The Parmachene Belle (Which I cannot Tie)



          So, there I was….flailing against all odds at sunrise on our local farm pond, trying to keep my line out of the Sumac behind me and praying the bluegills in front of me would not disappear before I could get my fly to them. But that cast ugly as it was, made it to the water within 4 feet of those fish. And I watched in amazement as the largest one in the group rose up to it as it sank slowly, and sucked it in. Thank GOD for bluegills!      
                
  That event was first on my mind when I began my book “Tomorrow’s Fish” more than 10 years ago. Originally I hoped to capture my years of fly fishing, the people who got me there along the way and the patterns I had created at the tying bench. Fly fishing had remained a solitude sport for me since I had no family or friends until adulthood that shared the desire.

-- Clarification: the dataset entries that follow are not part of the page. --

**src/rtl/instruction_fetch_unit.sv**
```systemverilog
// rtl/instruction_fetch_unit.sv - PC owner and fetch buffer feeding decode over valid/ready.
// Optional halt-on-all-ones-word behaviour is enabled by defining FETCH_HALT_EN.
module instruction_fetch_unit #(
  parameter int ADDRESS_SIZE                  = 32,
  parameter int INSTRUCTION_SIZE              = 32,
  parameter logic [ADDRESS_SIZE-1:0] RESET_VECTOR = '0,
  parameter int FIFO_DEPTH                    = 2
) (
  input  logic                        clk,
  input  logic                        reset,
  output logic [ADDRESS_SIZE-1:0]     imem_address,
  input  logic [INSTRUCTION_SIZE-1:0] imem_instruction,
  output logic                        out_valid,
  input  logic                        out_ready,
  output logic [INSTRUCTION_SIZE-1:0] out_instruction,
  output logic [ADDRESS_SIZE-1:0]     out_pc,
  input  logic                        redirect_valid,
  input  logic [ADDRESS_SIZE-1:0]     redirect_target,
  output logic                        halted
);

  localparam int PW = (FIFO_DEPTH > 1) ? $clog2(FIFO_DEPTH) : 1;
  localparam logic [PW:0] DEPTH_C = (PW+1)'(FIFO_DEPTH);

  logic [INSTRUCTION_SIZE-1:0] r_fifo_instr [FIFO_DEPTH];
  logic [ADDRESS_SIZE-1:0]     r_fifo_pc    [FIFO_DEPTH];
  logic [PW-1:0]               r_wr_ptr;
  logic [PW-1:0]               r_rd_ptr;
  logic [PW:0]                 r_count;
  logic [ADDRESS_SIZE-1:0]     r_pc;
  logic                        r_halted;

  logic w_full;
  logic w_fetch_en;
  logic w_halt_word;
  logic w_push;
  logic w_pop;
  logic [ADDRESS_SIZE-1:0] w_target;

  assign w_full     = (r_count == DEPTH_C);
  assign w_fetch_en = !r_halted && !redirect_valid && !w_full;

`ifdef FETCH_HALT_EN
  assign w_halt_word = (imem_instruction == {INSTRUCTION_SIZE{1'b1}});
`else
  assign w_halt_word = 1'b0;
`endif

  assign w_push   = w_fetch_en && !w_halt_word;
  // A redirect voids any handshake in the same cycle, so pop is masked too.
  assign w_pop    = (r_count != '0) && out_ready && !redirect_valid;
  assign w_target = redirect_target & ~ADDRESS_SIZE'(3);

  assign imem_address    = r_pc;
  assign out_valid       = (r_count != '0);
  assign out_instruction = r_fifo_instr[r_rd_ptr];
  assign out_pc          = r_fifo_pc[r_rd_ptr];
  assign halted          = r_halted;

  always_ff @(posedge clk or posedge reset) begin
    if (reset) begin
      r_pc     <= RESET_VECTOR;
      r_wr_ptr <= '0;
      r_rd_ptr <= '0;
      r_count  <= '0;
      r_halted <= 1'b0;
      for (int i = 0; i < FIFO_DEPTH; i++) begin
        r_fifo_instr[i] <= '0;
        r_fifo_pc[i]    <= '0;
      end
    end else if (redirect_valid) begin
      r_pc     <= w_target;
      r_wr_ptr <= '0;
      r_rd_ptr <= '0;
      r_count  <= '0;
      r_halted <= 1'b0;
    end else begin
      if (w_push) begin
        r_fifo_instr[r_wr_ptr] <= imem_instruction;
        r_fifo_pc[r_wr_ptr]    <= r_pc;
        r_wr_ptr               <= r_wr_ptr + 1'b1;
        r_pc                   <= r_pc + ADDRESS_SIZE'(4);
      end
      if (w_fetch_en && w_halt_word) begin
        r_halted <= 1'b1;
      end
      if (w_pop) begin
        r_rd_ptr <= r_rd_ptr + 1'b1;
      end
      case ({w_push, w_pop})
        2'b10:   r_count <= r_count + 1'b1;
        2'b01:   r_count <= r_count - 1'b1;
        default: r_count <= r_count;
      endcase
    end
  end

endmodule

```
**config.mk**
```make
export PLATFORM = sky130hd
export DESIGN_NAME = instruction_fetch_unit
export DESIGN_NICKNAME = d
export VERILOG_FILES = /design/src/rtl/instruction_fetch_unit.sv
export SDC_FILE = /design/constraint.sdc
export NUM_CORES = 1
export LEC_CHECK = 0
export BUFFER_PORTS_ARGS = -buffer_cell sky130_fd_sc_hd__buf_4
export CAP_MARGIN = 10
export CELL_PAD_IN_SITES_DETAIL_PLACEMENT = 1
export CELL_PAD_IN_SITES_GLOBAL_PLACEMENT = 1
export CORE_MARGIN = 5
export CORE_UTILIZATION = 48
export CTS_BUF_LIST = sky130_fd_sc_hd__clkbuf_4
export DETAILED_ROUTE_END_ITERATION = 12
export PLACE_DENSITY_LB_ADDON = 0.1
export SLEW_MARGIN = 25
export SYNTH_ARGS = -nofsm -noshare
export SYNTH_HDL_FRONTEND = slang
export SYNTH_SLANG_ARGS = --single-unit
```
**constraint.sdc**
```tcl
create_clock -name clk -period 7 [get_ports clk]
set_input_delay 0.7 -clock clk [delete_from_list [all_inputs] [get_ports clk]]
set_output_delay 0.7 -clock clk [all_outputs]
set_load 0.05 [all_outputs]
```
* Word-level counts from Yosys, hierarchy flattened
Cells that the tools add are included.
** Storage, ports and cells
- Register bits after elaboration :: 164
- Output and inout port bits :: 98
- Logic and storage cells :: 51
** Operators by class
- Add/sub/neg operators :: 5
- Equal/unequal tests :: 3
- Reduce and logical (&&, ||, !) cells :: 11
- Order comparisons :: 3
- Mux-type cells :: 18
- Bitwise operators :: 3
** Operator list (number)
- 2-to-1 mux 32 bit :: 9
- bitwise mux 64 bit :: 2
- adder 32 x 3 -> 32 bit, second input constant :: 1
- demux 32 bit (select 1 bit) :: 1
- nonzero test 2 bit :: 3
- equality test 2 bit, second input constant :: 2
- greater-or-equal comparator 2 bit, second input constant :: 2
- logical AND 1 bit :: 4
- 2-to-1 mux 1 bit :: 4
- inverter 1 -> 2 bit :: 2
- one-hot mux 2 bit (2 select lines) :: 1
- nonzero test 3 bit :: 1
- adder 1 bit, second input constant :: 2
- adder 2 x 1 -> 2 bit, second input constant :: 1
- equality test 2 x 1 -> 1 bit, second input constant :: 1
- zero test 1 bit :: 2
- < comparator 2 x 1 -> 1 bit, second input constant :: 1
- 2-to-1 mux 2 bit :: 1
- AND reduction 2 bit :: 1
- subtractor 2 x 1 -> 2 bit, second input constant :: 1
- inverter 1 bit :: 1

* Depth between registers and ports, before layout
Gate-level depths: netlist of the first run.
- Word-level depth :: 6
- Depth in mapped cells :: 6
- Gate-level depth less buffers :: 5

* Least setup slack after synthesis of the first run
Ideal clock, no wire load.
- Path kind :: flip-flop to flip-flop
- Start point :: reg r_pc[4] (netlist: imem_address[4])
- End point :: reg r_pc[25] (netlist: imem_address[25])
- Clock period less this slack :: 2.220 ns
- Data required time :: 6.918 ns
- Setup time :: 0.082 ns
- Cell stages (with the launch flop) :: 7
- Arrival time :: 2.138 ns
- Setup slack :: 4.780 ns
- Cell sequence :: dfrtp_1 -> buf_4 -> nand4_1 -> or4_1 -> clkbuf_2 -> or4_1 -> a31oi_1
** On the way
- Word-level cells in the longest chain between the ends :: 3
** RTL lines
- from (decl) :: line 30 : logic [ADDRESS_SIZE-1:0] r_pc;
- from (signal assigned) :: line 72 : r_pc <= w_target;
- from (signal assigned) :: line 82 : r_pc <= r_pc + ADDRESS_SIZE'(4);
- adder 32 x 3 -> 32 bit :: line 82
- 2-to-1 mux 32 bit :: line 78 : if (w_push) begin
- 2-to-1 mux 32 bit :: line 71 : end else if (redirect_valid) begin
Every way passes these cells. The select of a mux whose other input is x is not followed.
A chain may end at the register's enable or synchronous reset.

* Final worst setup path of the first run
- Start point :: reg r_rd_ptr
- End point :: out out_instruction[10]
** On the way
- Word-level cells in the longest chain between the ends :: 4
** RTL lines
- from (decl) :: line 28 : logic [PW-1:0] r_rd_ptr;
- from (signal assigned) :: line 88 : r_rd_ptr <= r_rd_ptr + 1'b1;
- inverter 1 -> 2 bit (not written as such) :: line 56 : assign out_instruction = r_fifo_instr[r_rd_ptr];
- 2-to-1 mux 32 bit (not written as such) (3 in series) :: line 56
- to (decl) :: line 15 : output logic [INSTRUCTION_SIZE-1:0] out_instruction,
Every way passes these cells. The select of a mux whose other input is x is not followed.

==> results of run 1 <==
-- logic make-up after synthesis --
family                     after synthesis  synth area share [%]
muxes                                  187                  27.9
DFF                                    158                  52.5
and+or+nand+nor                        133                  10.1
buffers and inverters                   53                  3.60
AOI/OAI and AO/OA                       49                  4.52
xor gates and xnor gates                10                  1.16
adders and majority gates                1                 0.166
other                                    1                0.0498
-- per-layer routing --
layer | global-route usage [%] | routed length, um | part of all wire (%) | vias to the layer above
met5 | 0 | 0 | 0 | -
met4 | 5.88 | 207 | 1.1 | 0
met3 | 5.24 | 1100 | 5.7 | 16
met2 | 37.1 | 9840 | 52 | 127
met1 | 27.0 | 7920 | 42 | 2765
li1 | - | - | - | 2445
-- synth_stat cells, drive strengths merged, types with 4 or more instances --
| master | count | area (um2) |
|---|---|---|
| xor2 | 4 | 35.0 |
| o31ai | 12 | 90.1 |
| nor3b | 4 | 30.0 |
| or4 | 10 | 75.1 |
| nand4 | 17 | 128 |
| nor2 | 19 | 71.3 |
| nand3 | 22 | 110 |
| dfrtp | 158 | 3950 |
| clkbuf | 21 | 83.8 |
| and4 | 7 | 62.6 |
| mux2 | 186 | 2090 |
| buf | 23 | 144 |
| a31oi | 8 | 50.1 |
| o21ai | 9 | 45.0 |
| nor2b | 7 | 43.8 |
| nand2 | 24 | 92.6 |
| and3 | 5 | 31.3 |
| nor3 | 7 | 35.0 |
| a22oi | 6 | 45.0 |
| inv | 7 | 26.3 |
| xnor2 | 6 | 52.6 |
-- final cells by class --
cell class	instances	area [um2]
well taps	211	264
diodes	2	5.00
repair buffers	164	1230
flip-flops and latches	158	3960
clock inverters	11	165
fillers	1573	6180
clock buffers	20	150
inverters	7	31.3
multi-input cells	385	3330
-- cells in the final DEF, fill, tap and decap left out, drive strengths merged, types with 5 or more instances in the layout --
cell / Yosys / final
a22oi: 6 / 6
a31oi: 8 / 8
and3: 5 / 5
and4: 7 / 7
buf: 23 / 164
clkbuf: 21 / 20
conb: 1 / 5
dfrtp: 158 / 158
inv: 7 / 8
mux2: 186 / 186
nand2: 24 / 24
nand3: 22 / 22
nand4: 17 / 17
nor2: 19 / 19
nor2b: 7 / 7
nor3: 7 / 7
o21ai: 9 / 9
o31ai: 12 / 12
or4: 10 / 10
xnor2: 6 / 6
-- power by group --
group / internal (mW) / leakage [nW] / total [mW] / switching [mW]
Sequential: 1.12 / 1.85 / 1.26 / 0.145
Combinational: 0.451 / 1.89 / 1.14 / 0.690
Clock: 0.292 / 0.165 / 0.607 / 0.315
Total: 1.86 / 3.90 / 3.01 / 1.15
-- worst min-delay path by stage --
stage	slack, ns	to	depth (start not counted)
floorplan	0.47	r_fifo_instr[0]	1
finish	0.24	r_fifo_instr[22]	2
detailed placement	0.49	r_fifo_pc[57]	1
global placement	0.48	r_fifo_instr[4]	1
global route	0.25	r_fifo_instr[54]	2
CTS	0.24	r_fifo_instr[51]	2
-- state kept, by name, indices dropped and copies added (netlist names) --
| name | cells |
|---|---|
| r_wr_ptr | 1 |
| r_count | 2 |
| r_rd_ptr | 1 |
| r_fifo_instr | 64 |
| imem_address | 30 |
| r_fifo_pc | 60 |
-- through the flow --
| stage | std cells | cell area [um2] | total power [mW] | setup slack, ns |
|---|---|---|---|---|
| after floorplan | 596 | 7550 | 2.10 | 2.04 |
| after global placement | 925 | 8810 | 2.38 | 3.47 |
| after detailed placement | 925 | 8810 | 2.44 | 3.37 |
| after CTS | 956 | 9130 | 3.05 | 3.62 |
| final | 958 | 9130 | 3.01 | 3.70 |
| after global routing | 958 | 9130 | 3.17 | 3.54 |
==> out/results.txt, run 1 <==
GRT Total Usage: 21.5%
Startpoint Class: register
CP arrival: 2.60 ns
H-tree lvl count: 4
Share of layout cells above drive strength 1: 52.1%
Clk_lat worst skew: 0.55 ns
Cell Area, Synth: 7530 um2
Routability cong.: 0.750
Cells on worst reg2reg path: 4
Final Hold Viols: 0
Total CTS buffers: 17
Max FO, Critical Path: 35
Actual slew at the worst max-slew pin: 0.799 ns
Worst setup path end: out_instruction[10]
Slowest stage delay, CP: 0.87 ns
Post-CTS Setup Bufs: 0
Final period util: 47.1%
Slew Viols, Final: 0
Clk buf depth: 2
Yosys reg bits: 158
Final setup violation count: 0
Minimum clock period: 3.30 ns
F_max: 303 MHz
Area of the die: 18300 um2
RSZ-0062 raised after global routing: false
I/O pins: 166
Initial antenna violation count: 1
Status: completed
Post-synth EDFFs: 0
Max-slew headroom: 46.8%
WP depth: 3
Setup TNS: 0 ns
Starting Density: 49.2%
Initial drt markers: 321
Mapped Avg Cell Area: 12.7 um2
DRC: 0
Cell Chain, Critical Path: buf_4 -> mux2_2 -> buf_4
Avg WL per Cell: 19.9 um
Core Util, Final: 59.6%
Synth cell types: 50
Die Width: 135 um
R2R Path Start: r_count[0]
First-pass GRT wire length: 31200 um
Crit Path Class: reg2out
Number of maximum-capacitance violations: 0
Nets: 802
Hold/Removal Path Class: in2async
Reg2reg setup slack: 4.28 ns
CP bufs+invs: 2
Layout area overhead: 21.3%
Syn Inst Count: 592
Root buf cell: clkbuf_4
TritonCTS clock tree: done
CTS-repair resized insts: 0
R2R Path End: r_fifo_instr[31]
CP required: 6.30 ns
Final ANT Viol Nets: 0
Power per cell area: 330 nW/um2
CTS Hold Bufs: 0
Top cell by count, worst path: buf_4
Clock-pin slew on the worst setup and hold paths: 0.13 ns
Yosys Warn Count: 0
Top_reg_cell synth: dfrtp_1
Ys async rst share: 100%
WHS: 0.238 ns
Sequential share of the synthesized area: 52.5%
1st-pass router iterations: 4
Vias: 5353
Grt ovf: 0
Worst path slowest cell: dfrtp_2
Setup Skew: 0.0224 ns
Vias/cell: 5.59
Vias in the first global route: 5931
Final HPWL DP: 13300 um
Buffers on Ports: 158
Crit path capture type: primary output
Worst vdd ir: 0.000171 V
CP Launch Point: r_rd_ptr
Row cnt: 45
Total wire length: 19100 um
Die Ht: 135 um
Pleak: 3.90 nW
Clock sink count: 158
Pin count of the biggest net entering global routing: 81
Core Box Area: 15300 um2
Worst path top cell family by delay: flip-flops
No activity file was read; power rests on OpenSTA's default activity.
==> inputs of run 2 (changes only) <==
--- a/config.mk
+++ b/config.mk
@@ -10,7 +10,7 @@
 export CELL_PAD_IN_SITES_DETAIL_PLACEMENT = 1
 export CELL_PAD_IN_SITES_GLOBAL_PLACEMENT = 1
 export CORE_MARGIN = 5
-export CORE_UTILIZATION = 48
+export CORE_UTILIZATION = 45
 export CTS_BUF_LIST = sky130_fd_sc_hd__clkbuf_4
 export DETAILED_ROUTE_END_ITERATION = 12
 export PLACE_DENSITY_LB_ADDON = 0.1
==> constraint.sdc (replaced) <==
create_clock -name clk -period 3.3 [get_ports clk]
set_input_delay 0.33 -clock clk [delete_from_list [all_inputs] [get_ports clk]]
set_output_delay 0.33 -clock clk [all_outputs]
set_load 0.05 [all_outputs]
==> out/results.txt, run 2 (same netlist as run 1, synthesis figures left out) <==
Multi-input combinational cell area: 3330 um2 (+0.11%)
TritonCTS clock tree: done
H-tree lvl count: 4 (unchanged)
Biggest register: r_fifo_instr
Die Ht: 139 um (+3.0%)
Buffers on Ports: 158 (unchanged)
CP required: 2.97 ns (-3.33 ns)
Max FO, Critical Path: 39 (+11%)
Hold/Removal Path Class: in2reg
Clock sink count: 158 (unchanged)
Total wire length: 20100 um (+5.6%)
I/O pins: 166 (unchanged)
Actual slew at the worst max-slew pin: 0.954 ns (+0.156 ns)
Final Hold Viols: 0 (unchanged)
Core Box Area: 16500 um2 (+7.9%)
First-pass GRT wire length: 33500 um (+7.4%)
RSZ-0062 raised after global routing: false
Commonest non-fill, non-tap cell in the layout: mux2_2
Status: completed
Total CTS buffers: 17 (unchanged)
Layout area overhead: 29.4%
Routability cong.: 0.799 (+6.6%)
1st-pass router iterations: 4 (unchanged)
Pre-CTS WS: 0.999 ns (-2.37 ns)
CTS-repair resized insts: 0 (unchanged)
Area after DPL: 8880 um2 (+0.81%)
Setup WS post-layout: 0.659 ns (-3.04 ns)
Worst vdd ir: 0.000428 V (+150%)
Post-CTS Setup Bufs: 0 (unchanged)
Register area: 3960 um2 (unchanged)
F_max: 379 MHz
Initial antenna violation count: 1 (unchanged)
Area of the die: 19400 um2 (+6.2%)
Crit Path Class: reg2out
Initial drt markers: 263 (-18%)
Core Util, Final: 59.0% (-0.65 points)
Fillers: 1717 (+9.2%)
Final HPWL DP: 12900 um (-2.7%)
Minimum clock period: 2.64 ns
Setup Skew: 0.0165 ns (-0.00592 ns)
Power per cell area: 643 nW/um2 (+95%)
Root buf cell: clkbuf_4
Max FFs per register: 64 (unchanged)
Pin count of the biggest net entering global routing: 73 (-9.9%)
Final ANT Viol Nets: 0 (unchanged)
Vias: 5639 (+5.3%)
Crit path capture type: primary output
CP arrival: 2.31 ns (-0.29 ns)
Startpoint Class: register
Clk buf depth: 2 (unchanged)
Fin area: 9750 um2 (+6.7%)
Nets: 863 (+7.6%)
Row cnt: 47 (+4.4%)
Share of layout cells above drive strength 1: 48.3% (-3.8 points)
Vias in the first global route: 6286 (+6.0%)
GRT Total Usage: 21.3% (-0.22 points)
Avg WL per Cell: 19.6 um (-1.6%)
Max-slew headroom: 36.4% (-10 points)
Grt ovf: 0 (unchanged)
Pleak: 4.13 nW (+5.9%)
Final setup violation count: 0 (unchanged)
DRC: 0 (unchanged)
Clock-pin slew on the worst setup and hold paths: 0.13 ns (about the same)
Vias/cell: 5.49 (-1.8%)
Clk_lat worst skew: 0.58 ns (+0.03 ns)
Starting Density: 45.6% (-3.6 points)
Setup TNS: 0 ns (unchanged)
Slew Viols, Final: 0 (unchanged)
Most frequent cells in the layout: mux2_2 (186), buf_4 (161), dfrtp_1 (157), dlygate4sd3_1 (59), nand2_1 (23)
Die Width: 139 um (+3.0%)
Final period util: 80.0%
Number of maximum-capacitance violations: 0 (unchanged)
## run 2: cell count changes in the layout (fill, tap and decap cells not counted)
cell           before  now
buf_4             163  161
clkbuf_4           20   18
bufinv_16           4    1
buf_6               1    0
diode_2             2    1
and3_4              0    1
buf_12              0    5
clkinvlp_4          2    6
clkinv_4            1    2
and3_2              1    0
dlygate4sd3_1       0   59
clkinv_1            2    3
## run 2: final timing paths
path / start / to / slack, ns / cells after the start
setup reg to reg: r_count[0] / r_fifo_instr[8] / 1.04 / 3
hold reg to reg: r_fifo_pc[30] / r_fifo_pc[30] / 0.52 / 1
setup / recovery: r_rd_ptr / out_pc[25] / 0.66 / 3
max in group asynchronous: reset / r_rd_ptr / 2.23 / 5
min in group asynchronous: reset / r_fifo_pc[18] / 0.27 / 3
hold / removal: redirect_target[12] / imem_address[12] / 0.04 / 3
## run 2: report_power, final
part	internal, mW	leakage [nW]	switching (mW)
logic	1.01	2.16	1.48
clock network	0.377	0.124	0.713
registers	2.37	1.85	0.310
## run 2: layer usage
metal  global-route usage, %  routed length [um]  up-vias
met4                    6.33                 335        0
met2                    37.0               10300      129
li1                        -                   -     2578
met1                    26.3                8410     2908
met5                       0                   0        -
met3                    5.08                1070       24
## run 2: per-stage QoR
| stage | hold slack, ns | std cells | power [mW] |
|---|---|---|---|
| final | 0.0429 | 1028 | 6.27 |
| after global routing | 0.0118 | 1028 | 6.60 |
| after detailed placement | 0.493 | 935 | 5.18 |
| after floorplan | 0.450 | 596 | 4.46 |
| after global placement | 0.483 | 935 | 5.07 |
| after CTS | 0.00190 | 1026 | 6.34 |
## run 2: cell type report
class / instances / share of cell area [%]
Sequential cell: 158 / 40.6
Clock buffer: 18 / 1.39
Timing Repair Buffer: 225 / 19.5
Antenna cell: 1 / 0.0257
Inverter: 7 / 0.308
Tap cell: 220 / 2.82
Clock inverter: 14 / 1.22
Multi-Input combinational cell: 385 / 34.2
## run 2: timing repair
item | 4_1_cts | 5_1_grt
endpoints found under the setup margin | 0 | 0
hold buffers | 59 | 0
endpoints found under the hold margin | 129 | 0
## run 2: worst max-delay path: stages (launching register included)
cell	delay, ns
dfrtp_2	0.82
buf_12	0.33
mux2_2	0.39
buf_4	0.19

Not until I was an adult and decided to begin tying did I even know any folks who fly fished. My intent for that first book was to capture why I fly fished. Built off of my journal entries at the time, my hopes were to be able to pass a little bit of “Dad” down to my kids and share all of those solitary moments by attempting to place them there alongside me…with my essays. Now, 10 years later I am three books and an online monthly article spanning 4 of those years into the process. Yet my goal remains the same. To share my time on the water with my friends and family, as well as the readers who have been more than kind along the way. 
Fact is, I don’t hold an English or literary degree. Many who read my books may point that out as obvious, LOL. My writing is me. How I talk, how I think and how my pen simply puts things down. It could be the Pennsylvania Dutch that does it? Or pure stubbornness? Regardless, my focus in writing is to put you there with me. I can’t do it any other way.   Quite possibly the reason falls somewhere between my writing skills and where I am as a fly fisherman. Over the years I have been fortunate enough to have fished both coasts and pursued some wonderful waters. I have an honest love for trout, their places and the hatches that surround them. Yet despite the trappings of modern day fly fishing and the lure of romancing trout, I have remained that 12 year old kid with the hand-me-down fiberglass rod.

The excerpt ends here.